EXTRACTED ENTRIES

<file path="src/rtl/clk_div_gen_pkg.sv">
// rtl/clk_div_gen_pkg.sv - shared types and defaults for the clock divider/generator
// Purpose: channel state enum and default parameter constants for clk_div_gen.
// Ports:   none (package).
// Build option: CLK_DIV_GEN_BURST_EN adds the BURST channel state.
package clk_div_gen_pkg;

   localparam int DEF_NCH     = 4;
   localparam int DEF_DIV_W   = 8;
   localparam int DEF_BURST_W = 8;

`ifdef CLK_DIV_GEN_BURST_EN
   typedef enum logic [1:0] {
      ST_IDLE  = 2'd0,
      ST_RUN   = 2'd1,
      ST_DRAIN = 2'd2,
      ST_BURST = 2'd3
   } chan_state_e;
`else
   typedef enum logic [1:0] {
      ST_IDLE  = 2'd0,
      ST_RUN   = 2'd1,
      ST_DRAIN = 2'd2
   } chan_state_e;
`endif

endpackage

</file>
<file path="src/rtl/clk_div_chan.sv">
// rtl/clk_div_chan.sv - one independent divided-clock channel
// Purpose: generates a 50% duty clock of period 2*hp with glitch-free
//          start/stop, and (CLK_DIV_GEN_BURST_EN) fixed-length bursts.
// Ports:   clk, rst          - system clock, async active-high reset
//          en                - free-run enable
//          div               - half-period in clk cycles (0 treated as 1)
//          burst_start       - one-cycle burst request (burst build only)
//          burst_len         - number of full periods in a burst
//          clk_out           - registered generated clock
//          tick              - pulse in the cycle clk_out rises
//          busy              - channel not idle
//          burst_done        - pulse in the cycle of the final burst fall
// Build option: CLK_DIV_GEN_BURST_EN enables burst mode.
module clk_div_chan
   import clk_div_gen_pkg::*;
#(
   parameter int DIV_W   = DEF_DIV_W,
   parameter int BURST_W = DEF_BURST_W
) (
   input  logic               clk,
   input  logic               rst,
   input  logic               en,
   input  logic [DIV_W-1:0]   div,
   input  logic               burst_start,
   input  logic [BURST_W-1:0] burst_len,
   output logic               clk_out,
   output logic               tick,
   output logic               busy,
   output logic               burst_done
);

   chan_state_e      state_q, state_d;
   logic [DIV_W-1:0] cnt_q, cnt_d;
   logic [DIV_W-1:0] hp_q, hp_d;
   logic             clk_q, clk_d;
   logic             tick_q, tick_d;
   logic             busy_q, busy_d;
   logic [DIV_W-1:0] div_eff;
   logic             wrap;

`ifdef CLK_DIV_GEN_BURST_EN
   logic [BURST_W-1:0] bcnt_q, bcnt_d;
   logic               done_q, done_d;
`else
   logic unused_burst;
   assign unused_burst = ^{burst_start, burst_len};
`endif

   assign div_eff = (div == '0) ? DIV_W'(1) : div;
   // Last cycle of the current phase: the toggle happens at this edge.
   assign wrap    = (cnt_q == hp_q - DIV_W'(1));

   always_comb begin
      state_d = state_q;
      cnt_d   = cnt_q;
      hp_d    = hp_q;
      clk_d   = clk_q;
      tick_d  = 1'b0;
`ifdef CLK_DIV_GEN_BURST_EN
      bcnt_d  = bcnt_q;
      done_d  = 1'b0;
`endif
      if (state_q == ST_IDLE) begin
         cnt_d = '0;
`ifdef CLK_DIV_GEN_BURST_EN
         // Burst request wins over en; a zero-length burst completes at once.
         if (burst_start) begin
            if (burst_len == '0) begin
               done_d = 1'b1;
            end else begin
               state_d = ST_BURST;
               hp_d    = div_eff;
               bcnt_d  = burst_len;
            end
         end else
`endif
         if (en) begin
            state_d = ST_RUN;
            hp_d    = div_eff;
         end
      end else begin
         cnt_d = wrap ? '0 : cnt_q + DIV_W'(1);
         if (wrap) begin
            clk_d  = ~clk_q;
            tick_d = ~clk_q;
            // New div only takes effect at a phase boundary.
            hp_d   = div_eff;
         end
         case (state_q)
            ST_RUN: begin
               if (!en) begin
                  if (!clk_q) begin
                     // Low phase: stop now, clk_out already low.
                     state_d = ST_IDLE;
                     cnt_d   = '0;
                     clk_d   = 1'b0;
                     tick_d  = 1'b0;
                     hp_d    = hp_q;
                  end else begin
                     // High phase must finish at full length.
                     state_d = wrap ? ST_IDLE : ST_DRAIN;
                  end
               end
            end
            ST_DRAIN: begin
               if (en) begin
                  state_d = ST_RUN;
               end else if (wrap) begin
                  state_d = ST_IDLE;
               end
            end
`ifdef CLK_DIV_GEN_BURST_EN
            ST_BURST: begin
               // Periods are counted on falling toggles.
               if (wrap && clk_q) begin
                  bcnt_d = bcnt_q - BURST_W'(1);
                  if (bcnt_q == BURST_W'(1)) begin
                     state_d = ST_IDLE;
                     done_d  = 1'b1;
                  end
               end
            end
`endif
            default: ;
         endcase
      end
      busy_d = (state_d != ST_IDLE);
   end

   always_ff @(posedge clk or posedge rst) begin
      if (rst) begin
         state_q <= ST_IDLE;
         cnt_q   <= '0;
         hp_q    <= DIV_W'(1);
         clk_q   <= 1'b0;
         tick_q  <= 1'b0;
         busy_q  <= 1'b0;
`ifdef CLK_DIV_GEN_BURST_EN
         bcnt_q  <= '0;
         done_q  <= 1'b0;
`endif
      end else begin
         state_q <= state_d;
         cnt_q   <= cnt_d;
         hp_q    <= hp_d;
         clk_q   <= clk_d;
         tick_q  <= tick_d;
         busy_q  <= busy_d;
`ifdef CLK_DIV_GEN_BURST_EN
         bcnt_q  <= bcnt_d;
         done_q  <= done_d;
`endif
      end
   end

   assign clk_out = clk_q;
   assign tick    = tick_q;
   assign busy    = busy_q;
`ifdef CLK_DIV_GEN_BURST_EN
   assign burst_done = done_q;
`else
   assign burst_done = 1'b0;
`endif

endmodule

</file>
<file path="src/rtl/clk_div_gen.sv">
// rtl/clk_div_gen.sv - multi-channel programmable clock divider/generator
// Purpose: NCH independent clk_div_chan instances sharing clk and rst.
// Ports:   clk, rst    - system clock, async active-high reset
//          en          - [NCH] per-channel enable
//          div         - [NCH*DIV_W] half-periods, channel c at [c*DIV_W +: DIV_W]
//          burst_start - [NCH] burst requests
//          burst_len   - [NCH*BURST_W] burst period counts
//          clk_out, tick, busy, burst_done - [NCH] per-channel outputs
// Build option: CLK_DIV_GEN_BURST_EN enables burst mode.
module clk_div_gen
   import clk_div_gen_pkg::*;
#(
   parameter int NCH     = DEF_NCH,
   parameter int DIV_W   = DEF_DIV_W,
   parameter int BURST_W = DEF_BURST_W
) (
   input  logic                   clk,
   input  logic                   rst,
   input  logic [NCH-1:0]         en,
   input  logic [NCH*DIV_W-1:0]   div,
   input  logic [NCH-1:0]         burst_start,
   input  logic [NCH*BURST_W-1:0] burst_len,
   output logic [NCH-1:0]         clk_out,
   output logic [NCH-1:0]         tick,
   output logic [NCH-1:0]         busy,
   output logic [NCH-1:0]         burst_done
);

   for (genvar c = 0; c < NCH; c++) begin : g_chan
      clk_div_chan #(
         .DIV_W   (DIV_W),
         .BURST_W (BURST_W)
      ) u_chan (
         .clk         (clk),
         .rst         (rst),
         .en          (en[c]),
         .div         (div[c*DIV_W +: DIV_W]),
         .burst_start (burst_start[c]),
         .burst_len   (burst_len[c*BURST_W +: BURST_W]),
         .clk_out     (clk_out[c]),
         .tick        (tick[c]),
         .busy        (busy[c]),
         .burst_done  (burst_done[c])
      );
   end

endmodule

</file>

TO DO
The records above must be transcribed without a single omission.

SOLUTION BELOW
<file path="src/rtl/clk_div_gen_pkg.sv">
// rtl/clk_div_gen_pkg.sv - shared types and defaults for the clock divider/generator
// Purpose: channel state enum and default parameter constants for clk_div_gen.
// Ports:   none (package).
// Build option: CLK_DIV_GEN_BURST_EN adds the BURST channel state.
package clk_div_gen_pkg;

   localparam int DEF_NCH     = 4;
   localparam int DEF_DIV_W   = 8;
   localparam int DEF_BURST_W = 8;

`ifdef CLK_DIV_GEN_BURST_EN
   typedef enum logic [1:0] {
      ST_IDLE  = 2'd0,
      ST_RUN   = 2'd1,
      ST_DRAIN = 2'd2,
      ST_BURST = 2'd3
   } chan_state_e;
`else
   typedef enum logic [1:0] {
      ST_IDLE  = 2'd0,
      ST_RUN   = 2'd1,
      ST_DRAIN = 2'd2
   } chan_state_e;
`endif

endpackage

</file>
<file path="src/rtl/clk_div_chan.sv">
// rtl/clk_div_chan.sv - one independent divided-clock channel
// Purpose: generates a 50% duty clock of period 2*hp with glitch-free
//          start/stop, and (CLK_DIV_GEN_BURST_EN) fixed-length bursts.
// Ports:   clk, rst          - system clock, async active-high reset
//          en                - free-run enable
//          div               - half-period in clk cycles (0 treated as 1)
//          burst_start       - one-cycle burst request (burst build only)
//          burst_len         - number of full periods in a burst
//          clk_out           - registered generated clock
//          tick              - pulse in the cycle clk_out rises
//          busy              - channel not idle
//          burst_done        - pulse in the cycle of the final burst fall
// Build option: CLK_DIV_GEN_BURST_EN enables burst mode.
module clk_div_chan
   import clk_div_gen_pkg::*;
#(
   parameter int DIV_W   = DEF_DIV_W,
   parameter int BURST_W = DEF_BURST_W
) (
   input  logic               clk,
   input  logic               rst,
   input  logic               en,
   input  logic [DIV_W-1:0]   div,
   input  logic               burst_start,
   input  logic [BURST_W-1:0] burst_len,
   output logic               clk_out,
   output logic               tick,
   output logic               busy,
   output logic               burst_done
);

   chan_state_e      state_q, state_d;
   logic [DIV_W-1:0] cnt_q, cnt_d;
   logic [DIV_W-1:0] hp_q, hp_d;
   logic             clk_q, clk_d;
   logic             tick_q, tick_d;
   logic             busy_q, busy_d;
   logic [DIV_W-1:0] div_eff;
   logic             wrap;

`ifdef CLK_DIV_GEN_BURST_EN
   logic [BURST_W-1:0] bcnt_q, bcnt_d;
   logic               done_q, done_d;
`else
   logic unused_burst;
   assign unused_burst = ^{burst_start, burst_len};
`endif

   assign div_eff = (div == '0) ? DIV_W'(1) : div;
   // Last cycle of the current phase: the toggle happens at this edge.
   assign wrap    = (cnt_q == hp_q - DIV_W'(1));

   always_comb begin
      state_d = state_q;
      cnt_d   = cnt_q;
      hp_d    = hp_q;
      clk_d   = clk_q;
      tick_d  = 1'b0;
`ifdef CLK_DIV_GEN_BURST_EN
      bcnt_d  = bcnt_q;
      done_d  = 1'b0;
`endif
      if (state_q == ST_IDLE) begin
         cnt_d = '0;
`ifdef CLK_DIV_GEN_BURST_EN
         // Burst request wins over en; a zero-length burst completes at once.
         if (burst_start) begin
            if (burst_len == '0) begin
               done_d = 1'b1;
            end else begin
               state_d = ST_BURST;
               hp_d    = div_eff;
               bcnt_d  = burst_len;
            end
         end else
`endif
         if (en) begin
            state_d = ST_RUN;
            hp_d    = div_eff;
         end
      end else begin
         cnt_d = wrap ? '0 : cnt_q + DIV_W'(1);
         if (wrap) begin
            clk_d  = ~clk_q;
            tick_d = ~clk_q;
            // New div only takes effect at a phase boundary.
            hp_d   = div_eff;
         end
         case (state_q)
            ST_RUN: begin
               if (!en) begin
                  if (!clk_q) begin
                     // Low phase: stop now, clk_out already low.
                     state_d = ST_IDLE;
                     cnt_d   = '0;
                     clk_d   = 1'b0;
                     tick_d  = 1'b0;
                     hp_d    = hp_q;
                  end else begin
                     // High phase must finish at full length.
                     state_d = wrap ? ST_IDLE : ST_DRAIN;
                  end
               end
            end
            ST_DRAIN: begin
               if (en) begin
                  state_d = ST_RUN;
               end else if (wrap) begin
                  state_d = ST_IDLE;
               end
            end
`ifdef CLK_DIV_GEN_BURST_EN
            ST_BURST: begin
               // Periods are counted on falling toggles.
               if (wrap && clk_q) begin
                  bcnt_d = bcnt_q - BURST_W'(1);
                  if (bcnt_q == BURST_W'(1)) begin
                     state_d = ST_IDLE;
                     done_d  = 1'b1;
                  end
               end
            end
`endif
            default: ;
         endcase
      end
      busy_d = (state_d != ST_IDLE);
   end

   always_ff @(posedge clk or posedge rst) begin
      if (rst) begin
         state_q <= ST_IDLE;
         cnt_q   <= '0;
         hp_q    <= DIV_W'(1);
         clk_q   <= 1'b0;
         tick_q  <= 1'b0;
         busy_q  <= 1'b0;
`ifdef CLK_DIV_GEN_BURST_EN
         bcnt_q  <= '0;
         done_q  <= 1'b0;
`endif
      end else begin
         state_q <= state_d;
         cnt_q   <= cnt_d;
         hp_q    <= hp_d;
         clk_q   <= clk_d;
         tick_q  <= tick_d;
         busy_q  <= busy_d;
`ifdef CLK_DIV_GEN_BURST_EN
         bcnt_q  <= bcnt_d;
         done_q  <= done_d;
`endif
      end
   end

   assign clk_out = clk_q;
   assign tick    = tick_q;
   assign busy    = busy_q;
`ifdef CLK_DIV_GEN_BURST_EN
   assign burst_done = done_q;
`else
   assign burst_done = 1'b0;
`endif

endmodule

</file>
<file path="src/rtl/clk_div_gen.sv">
// rtl/clk_div_gen.sv - multi-channel programmable clock divider/generator
// Purpose: NCH independent clk_div_chan instances sharing clk and rst.
// Ports:   clk, rst    - system clock, async active-high reset
//          en          - [NCH] per-channel enable
//          div         - [NCH*DIV_W] half-periods, channel c at [c*DIV_W +: DIV_W]
//          burst_start - [NCH] burst requests
//          burst_len   - [NCH*BURST_W] burst period counts
//          clk_out, tick, busy, burst_done - [NCH] per-channel outputs
// Build option: CLK_DIV_GEN_BURST_EN enables burst mode.
module clk_div_gen
   import clk_div_gen_pkg::*;
#(
   parameter int NCH     = DEF_NCH,
   parameter int DIV_W   = DEF_DIV_W,
   parameter int BURST_W = DEF_BURST_W
) (
   input  logic                   clk,
   input  logic                   rst,
   input  logic [NCH-1:0]         en,
   input  logic [NCH*DIV_W-1:0]   div,
   input  logic [NCH-1:0]         burst_start,
   input  logic [NCH*BURST_W-1:0] burst_len,
   output logic [NCH-1:0]         clk_out,
   output logic [NCH-1:0]         tick,
   output logic [NCH-1:0]         busy,
   output logic [NCH-1:0]         burst_done
);

   for (genvar c = 0; c < NCH; c++) begin : g_chan
      clk_div_chan #(
         .DIV_W   (DIV_W),
         .BURST_W (BURST_W)
      ) u_chan (
         .clk         (clk),
         .rst         (rst),
         .en          (en[c]),
         .div         (div[c*DIV_W +: DIV_W]),
         .burst_start (burst_start[c]),
         .burst_len   (burst_len[c*BURST_W +: BURST_W]),
         .clk_out     (clk_out[c]),
         .tick        (tick[c]),
         .busy        (busy[c]),
         .burst_done  (burst_done[c])
      );
   end

endmodule

</file>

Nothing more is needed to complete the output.